How does Zoom make money?

Steven Loeb · April 19, 2019 · Short URL: https://vator.tv/n/4dbb

The company makes money from subscription plans, and turned a net profit in the last fiscal year

The video conferencing space is a pretty crowded one; the most prevalent service is probably Skype, which was bought by Microsoft for $8.5 billion in 2011, along with Google Hangouts and then standalone services like GoToMeeting.

Yet, so far, only one of those standalones has managed to make it onto the public market: Zoom, which had its IPO on Thursday, closing the day up 72 percent from its $36 IPO price while raising $356.8 million, valuing the company at $18 billion. 

The company makes its money from sales of subscriptions to its platform, of which there are four tiers it currently offers.

The first is its free tier, which it calls Basic; that one comes with the ability to host up to 100 participants, an unlimited number of meetings and 40 minute limit on group meetings. the next level is the Pro plan, which costs $14.99 a month per host, also includes user management, admin feature controls, custom personal meeting IDs and 1GB of MP4 or M4A cloud recording.

The third plan is called Business and it costs $19.99 a month per host, with a minimum of 10 hosts. It includes dedicated phone support, an admin dashboard, a vanity URL, the option for on-premise deployment, managed domains, company branding and custom emails.

The most expensive plan is Enterprise, which costs $19.99 a month per host, with a minimum of 50 hosts. Features unlimited cloud storage, a dedicated customer success manager, executive business reviews and bundle discounts on Webinars and Zoom Rooms.

The three paid plans all come with the ability to add 100 participants, but that number can be increased for an additional free. On the Pro plan, 500 participants is $64.99 per month per host, while 1,000 is $104.99, while on the Business and Enterprise plans the cost is $69.99 or $109.99 per month per host.

For the fiscal year ending 2019, Zoom had revenue of $330.5 million, up 118 percent from $151.5 million 2018. That itself was up 149 percent from $60.8 million in 2017. In just two years Zoom has seen revenue grow by over 5x. 

On top of that, the company is now seeing a profit; after losing $3.8 million in the fiscal year ending in 2018, it had a net income of $7.6 million over the last year. 

Part of Zoom's model is getting free users to become paying customers, the company wrote in its S-1 filing with the SEC.

"We have a unique model that combines viral enthusiasm for our platform with a multipronged go-to-market strategy for optimal efficiency. Viral enthusiasm begins with our users as they experience our platform – it just works. This enthusiasm continues as meeting participants become paid hosts and as businesses of all sizes become our customers," it said.

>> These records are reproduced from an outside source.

## config.mk

```make
export PLATFORM = sky130hd
export DESIGN_NAME = fp_op_sequencer
export DESIGN_NICKNAME = d
export VERILOG_FILES = /design/src/rtl/fp_seq_pkg.sv /design/src/rtl/fp_seq_fifo.sv /design/src/rtl/fp_op_sequencer.sv
export SDC_FILE = /design/constraint.sdc
export NUM_CORES = 1
export LEC_CHECK = 0
export ABC_AREA = 1
export BUFFER_PORTS_ARGS = -buffer_cell sky130_fd_sc_hd__buf_2
export CAP_MARGIN = 40
export CORE_UTILIZATION = 45
export CTS_CLUSTER_DIAMETER = 150
export CTS_CLUSTER_SIZE = 40
export DETAILED_ROUTE_END_ITERATION = 12
export PLACE_DENSITY = 0.68
export SYNTH_ARGS = -nofsm -noshare
export SYNTH_HDL_FRONTEND = slang
export SYNTH_SLANG_ARGS = --single-unit
```

## constraint.sdc

```tcl
create_clock -name clk -period 9.6 [get_ports clk]
set_input_delay 0.96 -clock clk [delete_from_list [all_inputs] [get_ports clk]]
set_output_delay 0.96 -clock clk [all_outputs]
set_load 0.01 [all_outputs]
```

## src/rtl/fp_seq_pkg.sv

```systemverilog
// Shared types and constants for the floating-point operation sequencer.
package fp_seq_pkg;

  typedef enum logic [1:0] {
    ST_IDLE   = 2'd0,
    ST_ISSUE  = 2'd1,
    ST_WAIT   = 2'd2,
    ST_RESULT = 2'd3
  } fsm_state_t;

  localparam logic [31:0] FP_QNAN = 32'h7FC0_0000;

  typedef struct packed {
    logic [31:0] a;
    logic [31:0] b;
  } op_pair_t;

endpackage

```

## src/rtl/fp_seq_fifo.sv

```systemverilog
// Operand-pair FIFO: registered pointers/count, head word read combinationally.
module fp_seq_fifo #(
  parameter int DEPTH = 4,
  parameter int W     = 64
) (
  input  logic         clk,
  input  logic         rst_n,
  input  logic         push,
  input  logic         pop,
  input  logic [W-1:0] wdata,
  output logic [W-1:0] rdata,
  output logic         full,
  output logic         empty
);
  localparam int AW = $clog2(DEPTH);
  localparam logic [AW-1:0] PTR_ONE  = AW'(1);
  localparam logic [AW:0]   CNT_ONE  = (AW+1)'(1);
  localparam logic [AW:0]   CNT_FULL = (AW+1)'(DEPTH);

  logic [W-1:0]  mem_q [DEPTH];
  logic [AW-1:0] wr_ptr_q, wr_ptr_d;
  logic [AW-1:0] rd_ptr_q, rd_ptr_d;
  logic [AW:0]   count_q, count_d;
  logic          do_push, do_pop;

  assign full    = (count_q == CNT_FULL);
  assign empty   = (count_q == '0);
  assign do_push = push && !full;
  assign do_pop  = pop && !empty;
  assign rdata   = mem_q[rd_ptr_q];

  always_comb begin
    wr_ptr_d = wr_ptr_q;
    rd_ptr_d = rd_ptr_q;
    count_d  = count_q;
    if (do_push) wr_ptr_d = wr_ptr_q + PTR_ONE;
    if (do_pop)  rd_ptr_d = rd_ptr_q + PTR_ONE;
    // Simultaneous push and pop leaves the occupancy unchanged.
    case ({do_push, do_pop})
      2'b10:   count_d = count_q + CNT_ONE;
      2'b01:   count_d = count_q - CNT_ONE;
      default: count_d = count_q;
    endcase
  end

  always_ff @(posedge clk or negedge rst_n) begin
    if (!rst_n) begin
      wr_ptr_q <= '0;
      rd_ptr_q <= '0;
      count_q  <= '0;
    end else begin
      wr_ptr_q <= wr_ptr_d;
      rd_ptr_q <= rd_ptr_d;
      count_q  <= count_d;
    end
  end

  // Storage carries no reset; the count alone decides which entries are live.
  always_ff @(posedge clk) begin
    if (do_push) mem_q[wr_ptr_q] <= wdata;
  end

endmodule

```

## src/rtl/fp_op_sequencer.sv

```systemverilog
// Front end for a start/ready FP unit: buffers operand pairs, issues them one at a
// time, returns results on a valid/ready stream and replaces hung ops with a qNaN.
module fp_op_sequencer
  import fp_seq_pkg::*;
#(
  parameter int DEPTH   = 4,
  parameter int TIMEOUT = 32
) (
  input  logic        clk,
  input  logic        rst_n,
  input  logic        in_valid,
  output logic        in_ready,
  input  logic [31:0] in_a,
  input  logic [31:0] in_b,
  output logic [31:0] fpu_a,
  output logic [31:0] fpu_b,
  output logic        fpu_start,
  input  logic        fpu_ready,
  input  logic [31:0] fpu_c,
  output logic        out_valid,
  input  logic        out_ready,
  output logic [31:0] out_c,
  output logic        out_timeout,
  output logic        busy,
  output logic [1:0]  dbg_state
);
  // Both streams transfer on a rising edge where valid && ready; a producer never
  // withdraws valid or changes data until that transfer happens.
  localparam int CW = $clog2(TIMEOUT);
  localparam logic [CW-1:0] CNT_ONE  = CW'(1);
  localparam logic [CW-1:0] CNT_LAST = CW'(TIMEOUT - 1);

  fsm_state_t    state_q, state_d;
  logic [CW-1:0] cnt_q, cnt_d;
  logic [31:0]   fpu_a_q, fpu_a_d;
  logic [31:0]   fpu_b_q, fpu_b_d;
  logic [31:0]   out_c_q, out_c_d;
  logic          fpu_start_q, fpu_start_d;
  logic          out_valid_q, out_valid_d;
  logic          out_timeout_q, out_timeout_d;

  logic          fifo_push, fifo_pop, fifo_full, fifo_empty;
  op_pair_t      push_pair, head_pair;
  logic [63:0]   head_raw;

  assign push_pair = '{a: in_a, b: in_b};
  assign head_pair = op_pair_t'(head_raw);
  assign in_ready  = !fifo_full;
  assign fifo_push = in_valid && !fifo_full;

  fp_seq_fifo #(
    .DEPTH (DEPTH),
    .W     (64)
  ) u_fifo (
    .clk   (clk),
    .rst_n (rst_n),
    .push  (fifo_push),
    .pop   (fifo_pop),
    .wdata (push_pair),
    .rdata (head_raw),
    .full  (fifo_full),
    .empty (fifo_empty)
  );

  always_comb begin
    state_d       = state_q;
    cnt_d         = cnt_q;
    fpu_a_d       = fpu_a_q;
    fpu_b_d       = fpu_b_q;
    out_c_d       = out_c_q;
    out_valid_d   = out_valid_q;
    out_timeout_d = out_timeout_q;
    fpu_start_d   = 1'b0;
    fifo_pop      = 1'b0;

    case (state_q)
      ST_IDLE: begin
        if (!fifo_empty) begin
          fifo_pop    = 1'b1;
          fpu_a_d     = head_pair.a;
          fpu_b_d     = head_pair.b;
          fpu_start_d = 1'b1;
          state_d     = ST_ISSUE;
        end
      end

      ST_ISSUE: begin
        cnt_d   = '0;
        state_d = ST_WAIT;
      end

      // Ready at cnt 0 may be left over from the previous op, so it is not trusted.
      ST_WAIT: begin
        cnt_d = cnt_q + CNT_ONE;
        if (fpu_ready && (cnt_q != '0)) begin
          out_c_d       = fpu_c;
          out_timeout_d = 1'b0;
          out_valid_d   = 1'b1;
          state_d       = ST_RESULT;
        end else if (cnt_q == CNT_LAST) begin
          out_c_d       = FP_QNAN;
          out_timeout_d = 1'b1;
          out_valid_d   = 1'b1;
          state_d       = ST_RESULT;
        end
      end

      ST_RESULT: begin
        if (out_ready) begin
          out_valid_d = 1'b0;
          if (!fifo_empty) begin
            fifo_pop    = 1'b1;
            fpu_a_d     = head_pair.a;
            fpu_b_d     = head_pair.b;
            fpu_start_d = 1'b1;
            state_d     = ST_ISSUE;
          end else begin
            state_d = ST_IDLE;
          end
        end
      end

      default: state_d = ST_IDLE;
    endcase
  end

  always_ff @(posedge clk or negedge rst_n) begin
    if (!rst_n) begin
      state_q       <= ST_IDLE;
      cnt_q         <= '0;
      fpu_a_q       <= '0;
      fpu_b_q       <= '0;
      out_c_q       <= '0;
      fpu_start_q   <= 1'b0;
      out_valid_q   <= 1'b0;
      out_timeout_q <= 1'b0;
    end else begin
      state_q       <= state_d;
      cnt_q         <= cnt_d;
      fpu_a_q       <= fpu_a_d;
      fpu_b_q       <= fpu_b_d;
      out_c_q       <= out_c_d;
      fpu_start_q   <= fpu_start_d;
      out_valid_q   <= out_valid_d;
      out_timeout_q <= out_timeout_d;
    end
  end

  assign fpu_a       = fpu_a_q;
  assign fpu_b       = fpu_b_q;
  assign fpu_start   = fpu_start_q;
  assign out_c       = out_c_q;
  assign out_valid   = out_valid_q;
  assign out_timeout = out_timeout_q;
  assign busy        = (state_q != ST_IDLE) || !fifo_empty;
  assign dbg_state   = state_q;

endmodule

```

==> results of run 1 <==
## routing by layer
layer  share of wire (%)  track usage (%)  vias up
met5                0.11                0        -
met4                 1.6             3.83        6
met3                 5.4             3.53       30
met2                  49             33.4      213
met1                  44             24.6     4655
li1                    -                -     4656
## final timing paths
| kind | from | endpoint | slack (ns) | cells past startpoint |
|---|---|---|---|---|
| worst max-delay path | u_fifo.count_q[0] | u_fifo.mem_q[3][49] | 6.91 | 5 |
| worst min-delay path | rst_n | fpu_b[4] | 0.32 | 1 |
| worst max register to register | u_fifo.count_q[0] | u_fifo.mem_q[3][49] | 6.91 | 5 |
| worst min register to register | fpu_b[1] | fpu_b[1] | 0.49 | 2 |
| max in group asynchronous | rst_n | fpu_b[7] | 8.24 | 3 |
| min in group clk | fpu_b[1] | fpu_b[1] | 0.49 | 2 |
## cell usage in the layout, fill, tap and decap left out
cell / instances
nand2_1: 333
nor2_1: 265
edfxtp_1: 256
buf_2: 202
o21ai_0: 122
dfrtp_1: 111
nand3_1: 60
inv_1: 36
clkbuf_16: 13
o21ai_1: 12
ha_1: 12
buf_16: 8
buf_4: 8
a21oi_1: 7
clkbuf_1: 7
nor2_4: 5
nor3_1: 5
diode_2: 4
xor2_1: 3
inv_2: 2
inv_4: 2
buf_12: 2
nor2_2: 1
nand2_2: 1
nand2_4: 1
nor2_8: 1
nand3_2: 1
a31oi_1: 1
xnor2_1: 1
fa_1: 1
inv_6: 1
clkinv_16: 1
buf_6: 1
dfrtp_4: 1
dfrtp_2: 1
buf_8: 1
## metrics by stage
stage / cell area, um^2 / setup slack (ns) / cells / total power (uW)
finish: 16600 / 6.91 / 1924 / 5230
global route: 16600 / 6.74 / 1921 / 5640
CTS: 16600 / 6.87 / 1920 / 5310
detailed placement: 16200 / 6.46 / 1898 / 4590
global placement: 15900 / 6.34 / 1887 / 4440
floorplan: 14700 / 5.30 / 1310 / 3900
## worst register-to-register path, delay by kind of cell, from the launching register on
family | cells | cell delay (ns)
DFF | 1 | 0.44
buffers and inverters | 1 | 0.75
and+or+nand+nor | 4 | 1.07
## power by group through the flow
| stage | sequential (uW) | clock (uW) | combinational [uW] |
|---|---|---|---|
| after global routing | 2430 | 796 | 2410 |
| after detailed placement | 2420 | 0 | 2170 |
| final | 2380 | 727 | 2120 |
| after global placement | 2410 | 0 | 2030 |
| after CTS | 2390 | 750 | 2170 |
| after floorplan | 2480 | 0 | 1410 |
## flip-flops by register name, summed over array words and instances (netlist names)
signal / cells
u_fifo.mem_q: 256
cnt_q: 5
dbg_state: 2
out_c: 32
out_valid: 1
u_fifo.wr_ptr_q: 2
fpu_start: 1
u_fifo.rd_ptr_q: 2
u_fifo.count_q: 3
fpu_a: 32
out_timeout: 1
fpu_b: 32
## kinds of logic (layout without fill, tap and decap cells)
family                   after synthesis  count (layout)  synth area share, %
AO/OA/AOI/OAI                        142             142                 4.86
XOR/XNOR                               4               4                0.239
adder cells (fa/ha/maj)               13              13                 1.16
buffers and inverters                109             284                 3.90
flip-flops                           369             369                 71.8
other                                  0               4                    0
AND/OR/NAND/NOR                      673             673                 18.1
## layout make-up
| class | instances | area [um^2] | area share, % |
|---|---|---|---|
| Sequential cell | 369 | 10500 | 63.5 |
| Multi-Input combinational cell | 832 | 3600 | 21.7 |
| Timing Repair Buffer | 222 | 1360 | 8.19 |
| Tap cell | 435 | 544 | 3.28 |
| Clock buffer | 20 | 352 | 2.12 |
| Inverter | 40 | 155 | 0.936 |
| Clock inverter | 2 | 38.8 | 0.234 |
| Antenna cell | 4 | 10.0 | 0.0604 |
## synth_stat cells
cell type / instances / area (um^2)
a21oi_1: 7 / 35.0
a31oi_1: 1 / 6.26
buf_1: 1 / 3.75
buf_2: 34 / 170
buf_4: 5 / 37.5
buf_6: 12 / 135
clkbuf_1: 10 / 37.5
clkbuf_2: 7 / 35.0
dfrtp_1: 113 / 2830
edfxtp_1: 256 / 7690
fa_1: 1 / 20.0
ha_1: 12 / 150
inv_1: 36 / 135
inv_2: 3 / 11.3
inv_4: 1 / 6.26
nand2_1: 333 / 1250
nand2_2: 1 / 6.26
nand2_4: 1 / 11.3
nand3_1: 60 / 300
nand3_2: 1 / 10.0
nor2_1: 269 / 1010
nor2_2: 1 / 6.26
nor2_4: 1 / 11.3
nor2_8: 1 / 20.0
nor3_1: 5 / 25.0
o21ai_0: 122 / 611
o21ai_1: 12 / 60.1
xnor2_1: 1 / 8.76
xor2_1: 3 / 26.3
==> run_results.csv, run 1 <==
group,metric,value,unit
pwr,p_int,3150,uW
cells_and_area,drive_gt1_share,17.0,%
global_routing,antenna_found_initial,6,
synthesis,syn-instance-count,1310,
global_routing,grt_pass1_wl,49400,um
global_routing,grt_overflow_total,0,
setup_path,crit_chain,"nor2_2, nand2_1, nand2_1, nor2_4, buf_4",
setup_path,crit_arrival,2.80,ns
sta,max_slew_margin,46.6,%
drt,ant_nets,0,
die,core_area,31800,um^2
clock_tree,cts_tree,"yes",
sta,setup_viol,0,
pwr,power_frac_comb,40.5,%
setup_path,cp-end-kind,"flop",
clock_tree,cts-root-buf,"clkbuf_16",
drt,drc,0,
sta,fmax,372,MHz
synthesis,syn_avg_cell_area,11.2,um^2
setup_path,slowest_delay,0.74,ns
setup_path,timing.critical_path.buf_inv,1,
clock_tree,cts.sinks,369,
drt,drt_iter0_markers,641,
drt,vias,9560,
setup_path,cpMaxStageDelayCell,"buf_4",
die,core.rowCount,65,
synthesis,syn-num-nets,1424,
synthesis,yosysSeqAreaShare,71.8,%
cells_and_area,final_nets,1592,
synthesis,syn_area,14700,um^2
flow_run,drv_cap,0,
run_status,status,"finished, final reports clean",
die,die_y,182,um
clock_tree,post-cts-setup-buffers,0,
drt,via_per_inst,4.97,
sta,fin_crit,2.69,ns
synthesis,yosysWarnings,0,
setup_path,cp_max_fo,50,
drt,drt_wl_total,31400,um
sta,fin_worst_skew,0.0426,ns
clock_tree,worstSkewPairLatency,0.52,ns
sta,slew_viol_final,0,
cells_and_area,area_delta_synth_final,13.1,%
cells_and_area,post-route-util,52.1,%
die,start_util,46.1,%
clock_tree,path_clk_slew,0.15,ns
placed_design,place_hpwl,19300,um
clock_tree,h-tree-depth,1,
pwr,irDropWorstVdd,0.206,mV
pwr,switching_share,39.8,%
drt,wl_per_cell,16.3,um
pwr,power.leakage,0.00705,uW
sta,rsz0062_at_grt,"false",
synthesis,ys_ff_latch,369,
pwr,powerDensity,316,nW/um^2
setup_path,required,9.72,ns
setup_path,critPathLaunchType,"flop",
global_routing,grt_usage,19.0,%
pwr,clock_power_share,13.9,%
placed_design,place_congestion,0.784,
die,die_w,182,um
placed_design,port_buffers,203,
sta,holdWs,0.319,ns
global_routing,grt_max_degree,81,
die,io_pins,204,
clock_tree,cts_resized,0,
die,design.die.area,33300,um^2
drt,first_pass_iters,5,
setup_path,cp_top_family,"simple AND/OR/NAND/NOR gates",
pwr,p_sw,2080,uW
sta,hold_violations,0,
cells_and_area,fillers,2798,
global_routing,grt_pass1_vias,9200,
sta,period_share,28.0,%
clock_tree,clockBufferDepth,3,
setup_path,worst-setup-path-type,"reg2reg",
clock_tree,cts_buffers,13,
hold_path,hp-class,"in2async",
sta,worst_slew_pin_slew,0.801,ns
synthesis,ys_types,29,
pwr,p_seq_share,45.6,%
sta,tns,0,ns
clock_tree,cts-hold-fix-buffers,0,
setup_path,path_common_cell,"nand2_1",
(Power assumes the default switching activity.)
==> inputs of run 2 (changes only) <==
==> constraint.sdc (replaced) <==
create_clock -name clk -period 2.5 [get_ports clk]
set_input_delay 0.25 -clock clk [delete_from_list [all_inputs] [get_ports clk]]
set_output_delay 0.25 -clock clk [all_outputs]
set_load 0.01 [all_outputs]
==> run 2 against run 1 <==
  * Sequential share of layout area fell by 3.3 points
  * Clock-buffer cell count did not move
  * Combinational power rose to 4.0 times the previous value
  * Critical path depth rose by 6
  * Highest routed layer unchanged
==> run_results.csv, run 2 (synthesis results as in run 1) <==
group,metric,value,unit
sta,setup_viol,0,
hold_path,holdCritStartpoint,"fpu_c[24]",
global_routing,grt_overflow_total,0,
pwr,power.leakage,0.00745,uW
drt,drt_iter0_markers,633,
cells_and_area,final_nets,1696,
drt,vias,9937,
cells_and_area,fillers,2700,
global_routing,grt_use_met3,2.73,%
cells_and_area,seq_area,10500,um^2
cells_and_area,largest_reg_flops,256,
setup_path,crit_chain,"inv_2, ha_1, inv_2, nand2_4, nor2_2, ha_1, inv_1, fa_1, a21oi_1, o21ai_1, xor2_1",
setup_path,worst-setup-path-type,"reg2reg",
clock_tree,path_clk_slew,0.15,ns
die,core.rowCount,65,
pwr,powerDensity,1150,nW/um^2
setup_path,slowest_delay,0.45,ns
drt,ant_nets,0,
clock_tree,cts_buffers,13,
global_routing,grt-busiest-layer,"met2",
cells_and_area,drive_gt1_share,16.6,%
global_routing,grtUsageMet1,25.9,%
placed_design,place_congestion,0.779,
sta,worst_slew_pin_slew,0.757,ns
sta,max_slew_margin,49.5,%
cells_and_area,multi_input_area,3600,um^2
setup_path,cp_max_fo,5,
placed_design,place_hpwl,18400,um
sta,hold_violations,0,
pwr,irDropWorstVdd,1.33,mV
setup_path,crit_arrival,2.76,ns
placed_design,port_buffers,203,
drt,first_pass_iters,5,
clock_tree,cts-root-buf,"clkbuf_16",
setup_path,required,2.91,ns
sta,fin_worst_skew,0.0444,ns
run_status,status,"finished, final reports clean",
hold_path,hp-class,"in2reg",
clock_tree,cts.sinks,369,
sta,fin_crit,2.35,ns
cells_and_area,final_cells,2025,
global_routing,use_met2,33.3,%
clock_tree,post-cts-setup-buffers,0,
global_routing,grt_pass1_wl,50800,um
sta,rsz0062_at_grt,"false",
sta,holdWs,0.0170,ns
setup_path,critPathLaunchType,"flop",
die,die_y,182,um
cells_and_area,mostFrequentLayoutCells,"333 x nand2_1, 264 x nor2_1, 256 x edfxtp_1",
die,io_pins,204,
setup_path,cpMaxStageDelayCell,"dfrtp_1",
cells_and_area,post-route-util,55.0,%
clock_tree,h-tree-depth,1,
sta,period_share,94.2,%
clock_tree,cts_tree,"yes",
sta,fmax,425,MHz
die,die_w,182,um
global_routing,grt_usage,19.3,%
drt,drt_wl_total,31900,um
cells_and_area,area_delta_synth_final,19.4,%
setup_path,timing.rr.start,"dbg_state[0]",
setup_path,rr_worst_depth,11,
flow_run,drv_cap,0,
global_routing,antenna_found_initial,2,
drt,drc,0,
die,design.die.area,33300,um^2
setup_path,startpoint,"dbg_state[0]",
global_routing,grt_pass1_vias,9696,
clock_tree,worstSkewPairLatency,0.52,ns
setup_path,cp-end-kind,"flop",
die,start_util,46.1,%
cells_and_area,largest-register,"u_fifo.mem_q",
placed_design,dp.cells,1906,
global_routing,grt_max_degree,131,
hold_path,holdPathStages,5,
die,core_area,31800,um^2
drt,wl_per_cell,15.8,um
sta,slew_viol_final,0,
drt,via_per_inst,4.91,
cells_and_area,final_common_cell,"nand2_1",
clock_tree,clockBufferDepth,3,
run 2: metrics by stage:
step	area (um^2)	power [uW]	setup TNS, ns	worst slack (ns)
6_report	17500	20200	0	0.146
5_1_grt	17500	21800	0	0.00120
4_1_cts	17500	20400	0	0.0244
3_5_place_dp	16100	17500	0	0.0497
3_3_place_gp	16100	17300	0	0.140
2_1_floorplan	14700	14900	-98.85	-0.386
run 2: final timing paths:
| check | endpoint | slack (ns) |
|---|---|---|
| setup / recovery | u_fifo.count_q[2] | 0.15 |
| hold / removal | out_c[24] | 0.02 |
| setup reg to reg | u_fifo.count_q[2] | 0.15 |
| hold reg to reg | fpu_a[22] | 0.48 |
| max in group asynchronous | fpu_a[22] | 1.43 |
| min in group asynchronous | out_c[26] | 0.30 |
run 2: where the power goes:
group	switching (uW)	leakage [uW]	internal [uW]
clock network	1770	0.000184	1030
registers	635	0.00373	8380
logic	5630	0.00353	2770
total	8030	0.00745	12200
run 2: final cells by class:
class | instances | area share (%)
well taps | 435 | 3.11
repair buffers | 326 | 13.1
inverters | 40 | 0.887
multi-input cells | 832 | 20.6
flip-flops and latches | 369 | 60.1
clock inverters | 2 | 0.222
diodes | 1 | 0.0143
clock buffers | 20 | 2.01
run 2: timing repair:
action	CTS	global route
hold endpoints to repair	351	0
hold buffers	96	0
setup endpoints to repair	0	1
resized for setup	0	3
run 2: worst max-delay path: cells and delay by family, from the launching register on:
| kind | cells | cell delay (ns) |
|---|---|---|
| adder cells (fa/ha/maj) | 3 | 0.93 |
| flip-flops | 1 | 0.45 |
| buffers and inverters | 3 | 0.27 |
| AO/OA/AOI/OAI | 2 | 0.25 |
| AND/OR/NAND/NOR | 2 | 0.22 |
| XOR/XNOR | 1 | 0.14 |
run 2: layer usage:
metal | vias to the layer above | wire length (um)
met1 | 4750 | 14400
met5 | - | 16
met3 | 37 | 1610
li1 | 4872 | -
met4 | 2 | 574
met2 | 276 | 15300
==> inputs of run 3 (changes only) <==
==> constraint.sdc (replaced) <==
create_clock -name clk -period 2.5 [get_ports clk]
set_input_delay 0.375 -clock clk [delete_from_list [all_inputs] [get_ports clk]]
set_output_delay 0.375 -clock clk [all_outputs]
set_load 0.01 [all_outputs]
==> run 3 against run 2 <==
  * Sequential power hardly changed
  * Critical path depth is the same
  * Routed wire length is 1.8% lower
  * Sequential cell count unchanged
  * First-iteration DRC count grew 21%
  * Non-clock buffer count shrank 89
  * Final cell count down 4.3%
  * Setup slack improved by 0.082 ns
  * Via count decreased by 3.4%
  * Sequential share of layout area up 3.2 points
  * Critical path type unchanged
  * Largest cell class unchanged
  * Highest routed layer unchanged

"Our sales efforts funnel this viral demand into routes-to-market that are optimized for each customer opportunity, which can include our direct sales force, online channel, resellers and strategic partners. Our sales model allows us to efficiently turn a single non-paying user into a full enterprise deployment."

For the fiscal year that ended on January 31 of this year, more than half, 55 percent, of Zoom's 344 customers that contributed more than $100,000 of revenue started with at least one free host prior to subscribing. Those customers now make up 30 percent of the company's revenue.

Founded in 2011, Zoom had raised $160.5 million in funding from investors that included Sequoia Capital, Emergence, Horizons Ventures, Maven Ventures, AME Cloud Ventures, Qualcomm Ventures and GC Capital.